* Exercise goal
The response must consist of the lines below from the one with "adder cells (fa/ha/maj),0.02561" through the one with "met5: 0 / - / 0", exactly as they appear and with both ends kept.

* Stored data
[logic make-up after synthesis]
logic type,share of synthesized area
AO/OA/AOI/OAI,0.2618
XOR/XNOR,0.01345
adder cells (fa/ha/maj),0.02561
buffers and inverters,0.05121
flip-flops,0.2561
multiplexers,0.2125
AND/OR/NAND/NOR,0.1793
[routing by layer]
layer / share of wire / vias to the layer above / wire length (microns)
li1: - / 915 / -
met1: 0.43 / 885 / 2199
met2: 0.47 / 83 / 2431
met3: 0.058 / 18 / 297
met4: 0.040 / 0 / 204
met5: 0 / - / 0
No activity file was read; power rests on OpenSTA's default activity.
`config.mk`:
```
export PLATFORM = sky130hd
export DESIGN_NAME = fifo_wr_arbiter
export DESIGN_NICKNAME = d
export VERILOG_FILES = /design/src/rtl/fifo_wr_arbiter_pkg.sv /design/src/rtl/fifo_wr_arbiter_rr_pick.sv /design/src/rtl/fifo_wr_arbiter.sv
export SDC_FILE = /design/constraint.sdc
export NUM_CORES = 1
export LEC_CHECK = 0
export ABC_AREA = 1
export ABC_CLOCK_PERIOD_IN_PS = 2940
export CAP_MARGIN = 5
export CORE_MARGIN = 5
export CORE_UTILIZATION = 35
export DETAILED_ROUTE_END_ITERATION = 10
export PLACE_DENSITY_LB_ADDON = 0.2
export SLEW_MARGIN = 10
export SYNTH_ARGS = -nofsm -noshare
export SYNTH_HDL_FRONTEND = slang
export SYNTH_SLANG_ARGS = --single-unit
export TNS_END_PERCENT = 10
```
`constraint.sdc`:
```
create_clock -name wclk -period 2.94 [get_ports wclk]
set_input_delay 0.441 -clock wclk [delete_from_list [all_inputs] [get_ports wclk]]
set_output_delay 0.441 -clock wclk [all_outputs]
set_load 0.03 [all_outputs]
```
### config.mk
export PLATFORM = sky130hd
export DESIGN_NAME = multi_channel_convergence_counter
export DESIGN_NICKNAME = d
export VERILOG_FILES = /design/src/rtl/multi_channel_convergence_counter.sv
export SDC_FILE = /design/constraint.sdc
export NUM_CORES = 1
export LEC_CHECK = 0
export BUFFER_PORTS_ARGS = -buffer_cell sky130_fd_sc_hd__buf_2
export CAP_MARGIN = 20
export CORE_MARGIN = 2
export CORE_UTILIZATION = 60
export DETAILED_ROUTE_END_ITERATION = 6
export PLACE_DENSITY = 0.81
export SYNTH_ARGS = -nofsm -noshare
export SYNTH_HDL_FRONTEND = slang
export SYNTH_SLANG_ARGS = --single-unit
### constraint.sdc
create_clock -name clk -period 3.81 [get_ports clk]
set_input_delay 0.5715 -clock clk [delete_from_list [all_inputs] [get_ports clk]]
set_output_delay 0.5715 -clock clk [all_outputs]
set_load 0.1 [all_outputs]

* Response box
adder cells (fa/ha/maj),0.02561
buffers and inverters,0.05121
flip-flops,0.2561
multiplexers,0.2125
AND/OR/NAND/NOR,0.1793
[routing by layer]
layer / share of wire / vias to the layer above / wire length (microns)
li1: - / 915 / -
met1: 0.43 / 885 / 2199
met2: 0.47 / 83 / 2431
met3: 0.058 / 18 / 297
met4: 0.040 / 0 / 204
met5: 0 / - / 0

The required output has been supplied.